─── EXCERPTED RECORDS ───

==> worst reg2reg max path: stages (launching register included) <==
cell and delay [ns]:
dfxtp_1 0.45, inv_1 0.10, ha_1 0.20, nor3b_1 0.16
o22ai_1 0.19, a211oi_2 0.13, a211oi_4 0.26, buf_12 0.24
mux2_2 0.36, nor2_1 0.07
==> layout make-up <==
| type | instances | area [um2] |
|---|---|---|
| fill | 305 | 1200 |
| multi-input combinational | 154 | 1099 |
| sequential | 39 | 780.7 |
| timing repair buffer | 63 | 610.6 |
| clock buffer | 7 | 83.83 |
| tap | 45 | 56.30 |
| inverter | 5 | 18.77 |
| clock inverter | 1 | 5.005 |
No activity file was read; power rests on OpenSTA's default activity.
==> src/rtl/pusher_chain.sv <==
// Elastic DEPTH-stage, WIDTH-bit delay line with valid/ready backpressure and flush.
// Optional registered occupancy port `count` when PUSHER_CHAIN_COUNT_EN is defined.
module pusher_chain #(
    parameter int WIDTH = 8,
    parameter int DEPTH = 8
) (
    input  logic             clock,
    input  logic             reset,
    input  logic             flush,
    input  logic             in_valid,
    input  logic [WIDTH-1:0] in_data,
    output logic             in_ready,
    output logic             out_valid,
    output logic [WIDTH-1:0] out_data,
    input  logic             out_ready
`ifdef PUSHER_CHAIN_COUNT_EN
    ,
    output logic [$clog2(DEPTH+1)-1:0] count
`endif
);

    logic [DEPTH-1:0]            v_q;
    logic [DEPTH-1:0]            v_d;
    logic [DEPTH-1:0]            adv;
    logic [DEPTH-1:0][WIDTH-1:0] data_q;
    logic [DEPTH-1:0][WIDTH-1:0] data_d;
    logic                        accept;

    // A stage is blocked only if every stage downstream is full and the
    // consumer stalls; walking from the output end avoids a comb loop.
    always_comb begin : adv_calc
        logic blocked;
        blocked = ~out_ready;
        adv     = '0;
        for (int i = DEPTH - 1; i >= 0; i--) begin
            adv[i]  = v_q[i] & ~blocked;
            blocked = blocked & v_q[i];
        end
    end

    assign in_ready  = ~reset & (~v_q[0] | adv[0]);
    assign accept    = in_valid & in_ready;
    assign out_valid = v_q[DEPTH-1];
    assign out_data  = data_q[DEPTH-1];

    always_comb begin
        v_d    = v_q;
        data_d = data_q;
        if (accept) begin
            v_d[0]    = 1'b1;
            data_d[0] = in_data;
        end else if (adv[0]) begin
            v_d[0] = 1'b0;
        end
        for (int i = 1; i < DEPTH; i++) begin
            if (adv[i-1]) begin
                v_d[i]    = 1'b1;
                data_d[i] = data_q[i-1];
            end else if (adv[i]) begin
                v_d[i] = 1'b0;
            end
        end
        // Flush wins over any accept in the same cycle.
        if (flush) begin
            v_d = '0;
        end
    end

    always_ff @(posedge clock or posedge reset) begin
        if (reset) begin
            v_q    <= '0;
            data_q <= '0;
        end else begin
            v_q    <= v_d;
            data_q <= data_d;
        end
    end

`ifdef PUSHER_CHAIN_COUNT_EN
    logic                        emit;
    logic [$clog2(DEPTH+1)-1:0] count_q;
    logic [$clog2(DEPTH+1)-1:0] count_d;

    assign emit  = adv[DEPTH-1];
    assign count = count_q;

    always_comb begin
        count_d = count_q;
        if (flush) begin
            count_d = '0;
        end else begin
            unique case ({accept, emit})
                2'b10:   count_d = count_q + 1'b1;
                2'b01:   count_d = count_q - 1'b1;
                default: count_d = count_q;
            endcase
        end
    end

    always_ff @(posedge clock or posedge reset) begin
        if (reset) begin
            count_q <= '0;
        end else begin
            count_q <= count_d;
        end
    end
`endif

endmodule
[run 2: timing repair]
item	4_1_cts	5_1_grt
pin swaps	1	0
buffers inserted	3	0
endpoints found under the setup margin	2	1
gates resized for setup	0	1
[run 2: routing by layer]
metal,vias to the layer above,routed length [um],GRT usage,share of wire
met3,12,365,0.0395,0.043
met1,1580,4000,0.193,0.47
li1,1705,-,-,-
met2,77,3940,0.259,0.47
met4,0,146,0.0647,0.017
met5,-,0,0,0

───

**THE TASK:** Report every line of the records that contains the word "timing".

**ANSWER BELOW:**
| timing repair buffer | 63 | 610.6 |
[run 2: timing repair]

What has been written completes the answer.